Exercise goal —
Everything from the first line of the material below through the line containing "Sequential standard cell" must be retyped exactly, and nothing past it.

Material provided —
Segment Open

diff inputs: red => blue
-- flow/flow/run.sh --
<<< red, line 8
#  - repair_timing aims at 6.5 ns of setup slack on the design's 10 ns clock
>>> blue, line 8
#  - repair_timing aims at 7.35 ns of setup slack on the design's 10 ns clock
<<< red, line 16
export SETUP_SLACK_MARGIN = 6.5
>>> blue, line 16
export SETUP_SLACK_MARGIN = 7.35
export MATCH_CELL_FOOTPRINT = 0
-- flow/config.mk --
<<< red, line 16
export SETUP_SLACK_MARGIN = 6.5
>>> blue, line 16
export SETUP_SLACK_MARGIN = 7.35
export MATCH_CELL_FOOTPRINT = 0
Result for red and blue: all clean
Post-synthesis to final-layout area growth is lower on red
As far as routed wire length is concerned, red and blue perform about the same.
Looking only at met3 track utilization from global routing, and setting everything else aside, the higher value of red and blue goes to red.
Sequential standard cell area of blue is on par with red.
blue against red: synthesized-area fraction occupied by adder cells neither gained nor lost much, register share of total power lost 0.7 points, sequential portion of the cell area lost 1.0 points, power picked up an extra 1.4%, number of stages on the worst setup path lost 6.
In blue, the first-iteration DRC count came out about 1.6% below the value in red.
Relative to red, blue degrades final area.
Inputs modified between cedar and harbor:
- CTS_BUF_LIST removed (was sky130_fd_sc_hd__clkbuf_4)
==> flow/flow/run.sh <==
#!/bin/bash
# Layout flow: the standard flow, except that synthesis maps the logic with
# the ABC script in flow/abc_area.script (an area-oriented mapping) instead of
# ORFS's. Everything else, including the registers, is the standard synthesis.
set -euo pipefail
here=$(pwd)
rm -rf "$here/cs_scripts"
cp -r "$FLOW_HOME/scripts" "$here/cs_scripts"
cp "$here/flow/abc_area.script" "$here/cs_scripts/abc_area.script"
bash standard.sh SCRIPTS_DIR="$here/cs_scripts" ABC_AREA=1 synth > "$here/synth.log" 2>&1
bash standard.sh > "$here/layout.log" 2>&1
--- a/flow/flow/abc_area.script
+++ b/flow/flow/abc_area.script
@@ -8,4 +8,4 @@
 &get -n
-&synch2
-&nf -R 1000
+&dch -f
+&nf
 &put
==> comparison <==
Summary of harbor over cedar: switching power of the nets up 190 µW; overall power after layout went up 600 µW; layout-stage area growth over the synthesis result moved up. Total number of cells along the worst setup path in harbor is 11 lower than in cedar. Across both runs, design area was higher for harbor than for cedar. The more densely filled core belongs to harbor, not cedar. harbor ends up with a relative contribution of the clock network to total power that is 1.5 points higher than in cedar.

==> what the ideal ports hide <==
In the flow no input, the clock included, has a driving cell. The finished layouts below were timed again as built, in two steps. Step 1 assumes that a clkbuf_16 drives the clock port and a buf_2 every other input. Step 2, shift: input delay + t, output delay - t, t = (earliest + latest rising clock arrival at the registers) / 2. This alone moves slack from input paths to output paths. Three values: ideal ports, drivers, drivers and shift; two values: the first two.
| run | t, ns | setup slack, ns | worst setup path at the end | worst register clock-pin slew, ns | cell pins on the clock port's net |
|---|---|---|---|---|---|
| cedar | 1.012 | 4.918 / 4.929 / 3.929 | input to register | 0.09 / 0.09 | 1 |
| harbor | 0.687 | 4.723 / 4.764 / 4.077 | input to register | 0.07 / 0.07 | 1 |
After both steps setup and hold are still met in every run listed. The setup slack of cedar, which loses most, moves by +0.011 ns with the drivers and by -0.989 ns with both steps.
Background: an optimization exercise with open tools, aiming at small area. Do not read the settings as production practice.
In this exercise RTL edits were held to simulation tests only and were not proved equivalent to the original.
Power figures rest on the tool's default switching activity, not on a simulated workload. No driver is modelled on the clock port, so clocking that relies on it looks cheaper here than on a real chip.

== job 3781 ==
// hp45_core
module hp45_core (
    input  wire        clk,
    input  wire        rst,
    input  wire        tick,
    input  wire        cmd_valid,
    input  wire [15:0] cmd,
    input  wire [31:0] wdata,
    output reg         rsp_valid,
    output reg  [2:0]  rc,
    output reg  [31:0] rdata,
    output wire [7:0]  port0,
    output wire [7:0]  port1,
    output wire        irq
);
    localparam integer A   = 8;
    localparam integer P   = 14;
    localparam integer PAT = A * P;
    localparam [2:0] RC_OK      = 3'd0;
    localparam [2:0] RC_FULL    = 3'd1;
    localparam [2:0] RC_EMPTY   = 3'd2;
    localparam [2:0] RC_BUSY    = 3'd3;
    localparam [2:0] RC_ILLEGAL = 3'd4;
    localparam [5:0] OP_LDPOS    = 6'h01;
    localparam [5:0] OP_LDPAT    = 6'h02;
    localparam [5:0] OP_ADD      = 6'h03;
    localparam [5:0] OP_NEXT     = 6'h04;
    localparam [5:0] OP_PEEKPOS  = 6'h05;
    localparam [5:0] OP_PEEKPAT  = 6'h06;
    localparam [5:0] OP_PKAPOS   = 6'h07;
    localparam [5:0] OP_PKAPAT   = 6'h08;
    localparam [5:0] OP_RDSPC    = 6'h09;
    localparam [5:0] OP_RDSPCMIN = 6'h0A;
    localparam [5:0] OP_WRSPC    = 6'h0B;
    localparam [5:0] OP_MERGED   = 6'h0C;
    localparam [5:0] OP_SETMODE  = 6'h0D;
    localparam [5:0] OP_GETMODE  = 6'h0E;
    localparam [5:0] OP_GETLOOP  = 6'h0F;
    localparam [5:0] OP_CLEARALL = 6'h10;
    localparam [5:0] OP_RESETRD  = 6'h11;
    localparam [5:0] OP_SETACT   = 6'h12;
    localparam [5:0] OP_SETPMODE = 6'h13;
    localparam [5:0] OP_SETSPLIT = 6'h20;
    localparam [5:0] OP_SETTMODE = 6'h21;
    localparam [5:0] OP_ENCODE   = 6'h22;
    localparam [5:0] OP_ENCIN    = 6'h23;
    localparam [5:0] OP_RDSTG    = 6'h24;
    localparam [5:0] OP_RDACT    = 6'h25;
    localparam [5:0] OP_DISPATCH = 6'h30;
    localparam [5:0] OP_ISBUSY   = 6'h31;
    localparam [5:0] OP_ACKDONE  = 6'h32;
    localparam [5:0] OP_SETIRQ   = 6'h33;
    localparam [5:0] OP_RDSTAT   = 6'h34;
    localparam [5:0] OP_RDXFER   = 6'h35;
    localparam [5:0] OP_RDPORT   = 6'h36;
    localparam [5:0] OP_RDTMR    = 6'h37;
    localparam [5:0] OP_RDELAP   = 6'h38;
  ...
Size in the first run: about 1100 flip-flops, ~110 I/O pins.
clock: 15.0 ns
lec_check: 0
cap_margin: 20
core_margin: 2
core_utilization: 50
slew_margin: 20
standard.sh (not shown) runs the stock make flow with config.mk's settings and CLKGATE_MAP_FILE= SYNTH_SCRIPT=/design/flow/synth_recipe.tcl, a recipe that flattens the netlist after the stock synthesis.
==> flow/flow/run.sh <==
#!/bin/bash
set -euo pipefail
export CTS_ARGS="-sink_clustering_enable -repair_clock_nets -sink_clustering_size 20 -sink_clustering_max_diameter 100 -dont_use_dummy_load"
export BUFFER_PORTS_ARGS="-buffer_cell sky130_fd_sc_hd__buf_1"
bash standard.sh > standard.log 2>&1
The inputs of job 8376 differ from those of job 3781 as listed below.
# job 3781
export LEC_CHECK = 0
export CAP_MARGIN = 20
export CORE_MARGIN = 2
export CORE_UTILIZATION = 50
export SLEW_MARGIN = 20
create_clock -name core_clock -period 15.0 [get_ports {clk}]
# job 8376
export LEC_CHECK = 0
export CAP_MARGIN = 20
export CORE_MARGIN = 2
export CORE_UTILIZATION = 50
export PLACE_DENSITY = 0.9
export SLEW_MARGIN = 20
create_clock -name core_clock -period 15.0 [get_ports {clk}]
==> flow/flow/run.sh <==
#!/bin/bash
set -euo pipefail
export CTS_ARGS="-sink_clustering_enable -repair_clock_nets -sink_clustering_size 30 -sink_clustering_max_diameter 75 -dont_use_dummy_load"
export BUFFER_PORTS_ARGS="-buffer_cell sky130_fd_sc_hd__buf_1"
bash standard.sh > standard.log 2>&1
Job 8376 vs job 3781: clock-buffer cell count down by more than a quarter. Higher total length of routed wires was reported by job 3781, not job 8376. Top routing layer in use: met5 -> job 3781, met4 -> job 8376. Wire length on met3 was lower in the run labelled job 3781. Worst hold slack after final layout, job 3781 and job 8376, lower one = job 3781. Post-route total power, job 3781 and job 8376: larger value in job 3781. Routed length on met1 was higher in the run labelled job 3781. Job 3781 and job 8376 ended up with nearly the same buffering overhead. Summary of the comparison: data arrival time of the worst path is higher in job 8376, relative to job 3781. Job 3781 -> job 8376: total via count in the routed design increased by a few percent. On TritonCTS buffer count, the higher figure sits with job 3781, not job 8376.
Background: an optimization exercise with open tools, aiming at small area. Do not read the settings as production practice.
Where RTL was checked, it was by simulation tests only, not by an equivalence proof against the original.
Only the layout flow was run in run 1; the RTL was not checked for function there.
Power and IR drop assume default switching activity.

===== config.mk =====
export PLATFORM = sky130hd
export DESIGN_NAME = ffm_sensor_link
export DESIGN_NICKNAME = ffm_sensor_link
export VERILOG_FILES = /design/flow/design.v
export SDC_FILE = /design/flow/constraint.sdc
export NUM_CORES = 4
export LEC_CHECK = 0
export CAP_MARGIN = 20
export CORE_MARGIN = 2
export CORE_UTILIZATION = 70
export CTS_BUF_LIST = sky130_fd_sc_hd__clkbuf_8
export SLEW_MARGIN = 20

===== constraint.sdc =====
create_clock -name core_clock -period 20.0 [get_ports {clk}]
set_input_delay 4.0000 -clock core_clock [delete_from_list [all_inputs] [get_ports {clk}]]
set_output_delay 4.0000 -clock core_clock [all_outputs]
set_load 0.01 [all_outputs]
What follows belongs to an exercise in optimizing a design on an open flow for small area; a production flow would make more cautious choices.
Where RTL was checked, it was by simulation tests only, not by an equivalence proof against the original.
No activity file was given, so power comes from the tool's default toggle rates.

==> try-xenon: inputs <==
Design necir_core, start of the top module:
module necir_core #(
    parameter [7:0] DEV_ADDR       = 8'h00,
    parameter [7:0] CMD_POWER_ON   = 8'h08,
    parameter [7:0] CMD_POWER_OFF  = 8'h09,
    parameter [7:0] CMD_MODE_COOL  = 8'h30,
    parameter [7:0] CMD_MODE_HEAT  = 8'h31,
    parameter [7:0] CMD_MODE_FAN   = 8'h32,
    parameter [7:0] CMD_MODE_DRY   = 8'h33,
    parameter [7:0] CMD_MODE_AUTO  = 8'h34,
    parameter [7:0] TEMP_BASE      = 8'h10,
    parameter [7:0] CMD_FAN_LOW    = 8'h40,
    parameter [7:0] CMD_FAN_MEDIUM = 8'h41,
    parameter [7:0] CMD_FAN_HIGH   = 8'h42,
    parameter [7:0] CMD_FAN_AUTO   = 8'h43
) (
    input             clk,
    input             rst_n,        
    input             soft_rst,     
    input             bus_req,
    input             bus_we,
    input      [1:0]  bus_size,     
    input      [11:0] bus_addr,
    input      [31:0] bus_wdata,
    output            bus_ack,
    output            bus_err,
    output reg [31:0] bus_rdata,
    output reg        tx_call,      
    output            tx_send,      
    output     [15:0] tx_freq,
    output     [15:0] tx_duty,
    output            tx_pvalid,    
    output     [15:0] tx_pdata,
    input             tx_pready,
    input             tx_rvalid,
    input             tx_rerr,
    input      [7:0]  tx_rcode
);
clock: 10.0 ns
lec_check: 0
cap_margin: 20
core_margin: 2
core_utilization: 60
slew_margin: 20
standard.sh (not shown) runs the stock make flow with config.mk's settings and CLKGATE_MAP_FILE= SYNTH_SCRIPT=/design/flow/synth_recipe.tcl, a recipe that flattens the netlist after the stock synthesis.
==> flow/flow/run.sh <==
#!/bin/bash
# Standard ORFS layout; CTS with one clock buffer size, larger sink clusters and no dummy
# loads; the smallest buffer on the ports. Output goes to standard.log.
set -euo pipefail
export CTS_ARGS="-sink_clustering_enable -repair_clock_nets -dont_use_dummy_load -buf_list {sky130_fd_sc_hd__clkbuf_8} -sink_clustering_size 20 -sink_clustering_max_diameter 50"
export BUFFER_PORTS_ARGS="-buffer_cell sky130_fd_sc_hd__buf_1"
bash standard.sh > standard.log 2>&1
==> try-zinc (differences from try-xenon) <==
--- a/flow/design.v
+++ b/flow/design.v
@@ -155,25 +155,24 @@
                        8'd1: enc_cmd = CMD_FAN_MEDIUM;
                        8'd2: enc_cmd = CMD_FAN_HIGH;
                        8'd3: enc_cmd = CMD_FAN_AUTO;
                        default: enc_err = ERR_ENUM;
                    endcase
             8'h05: begin
-                       enc_addr = 8'h00;       
+                       enc_addr = opa;
                        enc_cmd  = opb;
                    end
             default: ;
         endcase
     end
-    wire [7:0] pair_a = enc_addr | opa;
     wire is_encode = (op >= 8'h01) && (op <= 8'h05);
     wire emit_op   = !illegal && is_encode && (enc_err == ERR_NONE);
     wire vwrd_op   = !illegal && (op == 8'h06);
     wire vpul_op   = !illegal && (op == 8'h07);
     wire [4:0]  emit_n    = ptr[5:1] - 5'd1;
-    wire        emit_bit  = (emit_n[4] ? enc_cmd[emit_n[2:0]] : pair_a[emit_n[2:0]]) ^ emit_n[3];
+    wire        emit_bit  = (emit_n[4] ? enc_cmd[emit_n[2:0]] : enc_addr[emit_n[2:0]]) ^ emit_n[3];
     reg  [15:0] emit_val;
     always @(*) begin
         if (ptr == 7'd0)
             emit_val = T_HDR_MARK;
         else if (ptr == 7'd1)
             emit_val = T_HDR_SPACE;
@@ -244,13 +243,13 @@
     wire s_rx   = ~zflag & tail & (vwrd_op | vpul_op) & (ptr == E_RXR);
     wire s_head = ~zflag & ~(s_wlo | s_whi | s_emit | s_pair | s_rx);
     wire [15:0] ins = ({16{s_head}} & head) |
                       ({16{s_wlo}}  & bus_wdata[15:0]) |
                       ({16{s_whi}}  & bus_wdata[31:16]) |
                       ({16{s_emit}} & emit_val) |
-                      ({16{s_pair}} & {enc_cmd, pair_a}) |
+                      ({16{s_pair}} & {enc_cmd, enc_addr}) |
                       ({16{s_rx & rx_good}} & {rxword[23:16], rxword[7:0]});
     always @(posedge clk)
         ring <= {ins, ring[16*NENT-1:16]};
     wire rxw_clr  = ~rst_n | soft_rst;
     wire rxw_shift = fin & vpul_op & ptr[0] & (ptr != 7'd1) & in_pul;
     wire rxw_load = ~rxw_clr & wr_rxword;
==> flow/flow/run.sh (replaced) <==
#!/bin/bash
# Standard ORFS layout; CTS with one clock buffer size, larger sink clusters and no dummy
# loads; the smallest buffer on the ports. Output goes to standard.log.
set -euo pipefail
export CTS_ARGS="-sink_clustering_enable -repair_clock_nets -dont_use_dummy_load -buf_list {sky130_fd_sc_hd__clkbuf_8} -sink_clustering_size 24 -sink_clustering_max_diameter 35"
export BUFFER_PORTS_ARGS="-buffer_cell sky130_fd_sc_hd__buf_1"
bash standard.sh > standard.log 2>&1
==> summary of the runs <==
try-xenon went through all stages and came out clean. try-zinc completed with no timing, DRC or antenna violations. In try-zinc the via count is smaller than in try-xenon, by about 2.2%. Of try-xenon and try-zinc, try-xenon has the higher routed wire length (gap about 5.6%, measured against try-zinc). In critical path depth, try-zinc and try-xenon do not differ. Between try-zinc and try-xenon, the lower final area is in try-xenon (gap about 0.8%, measured against try-xenon). Die area: try-xenon is higher than try-zinc (0.87%).
For try-xenon, only the layout was checked, not whether the RTL still works.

Segment Closed

Written solution —
diff inputs: red => blue
-- flow/flow/run.sh --
<<< red, line 8
#  - repair_timing aims at 6.5 ns of setup slack on the design's 10 ns clock
>>> blue, line 8
#  - repair_timing aims at 7.35 ns of setup slack on the design's 10 ns clock
<<< red, line 16
export SETUP_SLACK_MARGIN = 6.5
>>> blue, line 16
export SETUP_SLACK_MARGIN = 7.35
export MATCH_CELL_FOOTPRINT = 0
-- flow/config.mk --
<<< red, line 16
export SETUP_SLACK_MARGIN = 6.5
>>> blue, line 16
export SETUP_SLACK_MARGIN = 7.35
export MATCH_CELL_FOOTPRINT = 0
Result for red and blue: all clean
Post-synthesis to final-layout area growth is lower on red
As far as routed wire length is concerned, red and blue perform about the same.
Looking only at met3 track utilization from global routing, and setting everything else aside, the higher value of red and blue goes to red.
Sequential standard cell area of blue is on par with red.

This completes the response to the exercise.